Why people like sad music
Those at depression risk listen to sad music more, finds an IIT-H study
Hyderabad: A study of music consumption through streaming platforms has revealed that individuals at risk of depression are found listening more to music tagged with sadness. They were also found listening to music belonging to sub-genres such as neo-psychedelic pop/rock, and Indie music (Alternative pop and rock) which are tagged with 'sadness' and 'tenderness'.
The study of music data by researchers at the International Institute of Information Technology, Hyderabad (IIT-H) found that such people use repeated listening of music predominantly representing sadness as a coping mechanism. "Each time you access or use an online resource, you unwittingly leave behind a digital footprint. Same is the case when you listen to music online. As more and more people use music streaming applications, they inadvertently reveal a lot more than mere music listening habits," says the paper.
Dr Vinoo Alluri of the Cognitive Science department at IIIT-H strongly believes that listening to music is not a passive activity but one that holds a "mirror to the self." With this credo, she and her students Aayush Surana and Yash Goyal have tried to identify music listeners with depressive tendencies from their listening histories.
Shaking up the conventional belief of music listening being a means to only alleviate one's mood, Prof. Alluri says that the inability to stop repeatedly listening to (sad) music, using it as a tool for avoidance and using music as a coping mechanism means one could wallow in an unhappy state too.
Terming it as a maladaptive use of music, she says, "This may also be a useful way of mirroring negative emotions and states, so they listen to music which matches their (negative) states.
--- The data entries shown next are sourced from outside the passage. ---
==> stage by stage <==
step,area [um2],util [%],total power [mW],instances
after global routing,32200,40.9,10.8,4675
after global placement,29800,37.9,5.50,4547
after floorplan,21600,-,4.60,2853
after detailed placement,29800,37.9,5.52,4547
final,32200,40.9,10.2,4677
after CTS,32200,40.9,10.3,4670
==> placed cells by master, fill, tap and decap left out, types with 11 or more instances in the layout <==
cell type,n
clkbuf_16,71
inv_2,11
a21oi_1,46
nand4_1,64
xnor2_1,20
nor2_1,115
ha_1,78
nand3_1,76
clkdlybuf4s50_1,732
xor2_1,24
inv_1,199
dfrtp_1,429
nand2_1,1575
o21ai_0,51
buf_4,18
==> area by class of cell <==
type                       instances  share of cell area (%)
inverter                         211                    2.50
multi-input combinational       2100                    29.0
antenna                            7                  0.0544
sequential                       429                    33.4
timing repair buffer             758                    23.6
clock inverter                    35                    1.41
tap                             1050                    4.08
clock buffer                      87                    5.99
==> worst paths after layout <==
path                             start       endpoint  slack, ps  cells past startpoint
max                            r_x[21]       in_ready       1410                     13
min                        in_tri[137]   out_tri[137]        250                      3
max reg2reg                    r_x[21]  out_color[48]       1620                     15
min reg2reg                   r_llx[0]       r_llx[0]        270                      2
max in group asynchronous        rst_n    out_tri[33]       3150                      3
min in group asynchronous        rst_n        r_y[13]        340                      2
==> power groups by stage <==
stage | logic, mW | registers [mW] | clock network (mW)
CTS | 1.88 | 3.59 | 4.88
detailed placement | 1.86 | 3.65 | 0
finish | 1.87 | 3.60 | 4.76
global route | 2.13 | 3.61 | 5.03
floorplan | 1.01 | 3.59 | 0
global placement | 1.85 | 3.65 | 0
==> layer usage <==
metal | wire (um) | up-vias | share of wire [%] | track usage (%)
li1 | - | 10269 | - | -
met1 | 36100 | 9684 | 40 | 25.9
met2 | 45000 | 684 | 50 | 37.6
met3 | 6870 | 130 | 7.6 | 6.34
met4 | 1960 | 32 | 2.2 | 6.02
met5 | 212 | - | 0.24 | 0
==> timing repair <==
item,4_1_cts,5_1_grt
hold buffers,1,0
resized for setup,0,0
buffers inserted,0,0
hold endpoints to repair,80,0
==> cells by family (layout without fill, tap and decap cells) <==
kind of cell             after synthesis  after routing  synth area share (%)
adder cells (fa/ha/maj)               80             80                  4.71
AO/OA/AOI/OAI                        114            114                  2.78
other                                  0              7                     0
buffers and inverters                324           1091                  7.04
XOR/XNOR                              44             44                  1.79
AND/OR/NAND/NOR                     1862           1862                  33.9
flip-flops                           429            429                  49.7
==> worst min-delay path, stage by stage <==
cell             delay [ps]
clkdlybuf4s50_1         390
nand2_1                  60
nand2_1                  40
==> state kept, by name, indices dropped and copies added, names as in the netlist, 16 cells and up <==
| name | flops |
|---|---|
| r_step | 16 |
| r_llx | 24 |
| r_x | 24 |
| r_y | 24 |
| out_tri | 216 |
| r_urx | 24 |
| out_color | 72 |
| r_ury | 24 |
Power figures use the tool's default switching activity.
===== config.mk =====
export PLATFORM = sky130hd
export DESIGN_NAME = jtag_host_shifter
export DESIGN_NICKNAME = d
export VERILOG_FILES = /design/src/rtl/jtag_host_shifter.sv
export SDC_FILE = /design/constraint.sdc
export NUM_CORES = 1
export LEC_CHECK = 0
export BUFFER_PORTS_ARGS = -buffer_cell sky130_fd_sc_hd__buf_4
export CORE_MARGIN = 2
export CORE_UTILIZATION = 45
export DETAILED_ROUTE_END_ITERATION = 12
export MAX_ROUTING_LAYER = met4
export PLACE_DENSITY = 0.67
export SLEW_MARGIN = 20
export SYNTH_ARGS = -nofsm -noshare
export SYNTH_HDL_FRONTEND = slang
export SYNTH_SLANG_ARGS = --single-unit

===== constraint.sdc =====
create_clock -name CLK -period 6.75 [get_ports CLK]
set_input_delay 1.35 -clock CLK [delete_from_list [all_inputs] [get_ports CLK]]
set_output_delay 1.35 -clock CLK [all_outputs]
set_load 0.05 [all_outputs]
File: src/rtl/sipo_frame_rx.sv
// Framed serial-to-parallel receiver: start bit, DATA_W bits LSB-first, optional
// even parity bit (SIPO_FRAME_RX_PARITY_EN), then a valid/ready holding register.
module sipo_frame_rx
  import sipo_pkg::*;
#(
  parameter int  DATA_W = 8,
  localparam int CNT_W  = $clog2(DATA_W) + 1
) (
  input  logic              clk,
  input  logic              rst,
  input  logic              si,
  output logic [DATA_W-1:0] dout,
  output logic              dout_valid,
  input  logic              dout_ready,
  output logic              busy,
  output logic              ovf,
  input  logic              ovf_clr,
  output logic              par_err
);

  state_e            r_state;
  state_e            w_state_nxt;
  logic [DATA_W-1:0] r_shift;
  logic [DATA_W-1:0] w_shift_nxt;
  logic [CNT_W-1:0]  r_cnt;
  logic [CNT_W-1:0]  w_cnt_nxt;
  logic              r_busy;
  logic              r_par_err;
  logic              w_par_err_nxt;
  logic              w_complete;
  logic [DATA_W-1:0] w_word;

  // Frame state register and assembly datapath.
  always_ff @(posedge clk or posedge rst) begin
    if (rst) begin
      r_state   <= IDLE;
      r_shift   <= '0;
      r_cnt     <= '0;
      r_busy    <= 1'b0;
      r_par_err <= 1'b0;
    end else begin
      r_state   <= w_state_nxt;
      r_shift   <= w_shift_nxt;
      r_cnt     <= w_cnt_nxt;
      r_busy    <= (w_state_nxt != IDLE);
      r_par_err <= w_par_err_nxt;
    end
  end

  // Next-state, shift and completion decode.
  always_comb begin
    w_state_nxt   = r_state;
    w_shift_nxt   = r_shift;
    w_cnt_nxt     = r_cnt;
    w_complete    = 1'b0;
    w_word        = r_shift;
    w_par_err_nxt = 1'b0;
    case (r_state)
      IDLE: begin
        if (si == FRAME_START_BIT) begin
          w_state_nxt = DATA;
          w_cnt_nxt   = '0;
        end else begin
          w_state_nxt = IDLE;
        end
      end
      DATA: begin
        w_shift_nxt = {si, r_shift[DATA_W-1:1]};
        w_cnt_nxt   = r_cnt + CNT_W'(1);
        if (r_cnt == CNT_W'(DATA_W - 1)) begin
`ifdef SIPO_FRAME_RX_PARITY_EN
          w_state_nxt = PARITY;
`else
          w_state_nxt = IDLE;
          w_complete  = 1'b1;
          w_word      = w_shift_nxt;
`endif
        end else begin
          w_state_nxt = DATA;
        end
      end
`ifdef SIPO_FRAME_RX_PARITY_EN
      PARITY: begin
        w_state_nxt = IDLE;
        if (even_parity_ok(33'({si, r_shift}))) begin
          w_complete = 1'b1;
        end else begin
          w_par_err_nxt = 1'b1;
        end
      end
`endif
      default: begin
        w_state_nxt = IDLE;
      end
    endcase
  end

  sipo_hold_reg #(
    .DATA_W (DATA_W)
  ) u_hold (
    .clk       (clk),
    .rst       (rst),
    .i_load    (w_complete),
    .i_word    (w_word),
    .i_ready   (dout_ready),
    .i_ovf_clr (ovf_clr),
    .o_dout    (dout),
    .o_valid   (dout_valid),
    .o_ovf     (ovf)
  );

  assign busy    = r_busy;
  assign par_err = r_par_err;

endmodule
While it can be cathartic sometimes, repeatedly being in such states may be an indicator of potential underlying mental illness and this is reflected in their choice and usage of music."
In the study, titled "Tag2risk: Harnessing Social Music tags for characterizing depression risk" over 500 individuals' music listening histories were elicited from the music streaming platform in addition to their responses on standard questionnaires assessing their traits and states, namely the Kessler's Psychological Distress Scale (K-10), the Healthy-Unhealthy Music Scale (HUMS), and personality questionnaires.
"We chose HUMS and the personality questionnaires because we wanted to see if the distress in individuals was a temporary state or a general tendency. There's a strong correlation between personality traits and the Kessler's score; those who score high on neuroticism are the ones who are generally easily stressed and anxious.
They also score high on the unhealthy HUMS score. So, we were testing the validity of data," explains Prof. Alluri who is the main overseeing author of the paper. Surana and Goyal who are the joint first authors of the paper, particularly looked at social tags or labels that listeners apply to songs, albums or artists.
Those at risk of depression were found predominantly listening to music tagged with emotions such as sadness. Sadness is representative of being low on energy or activity and low on valence or pleasantness. In fact, other related terms such as dead, low, depressed, miserable, broken, and lonely were also associated with sadness.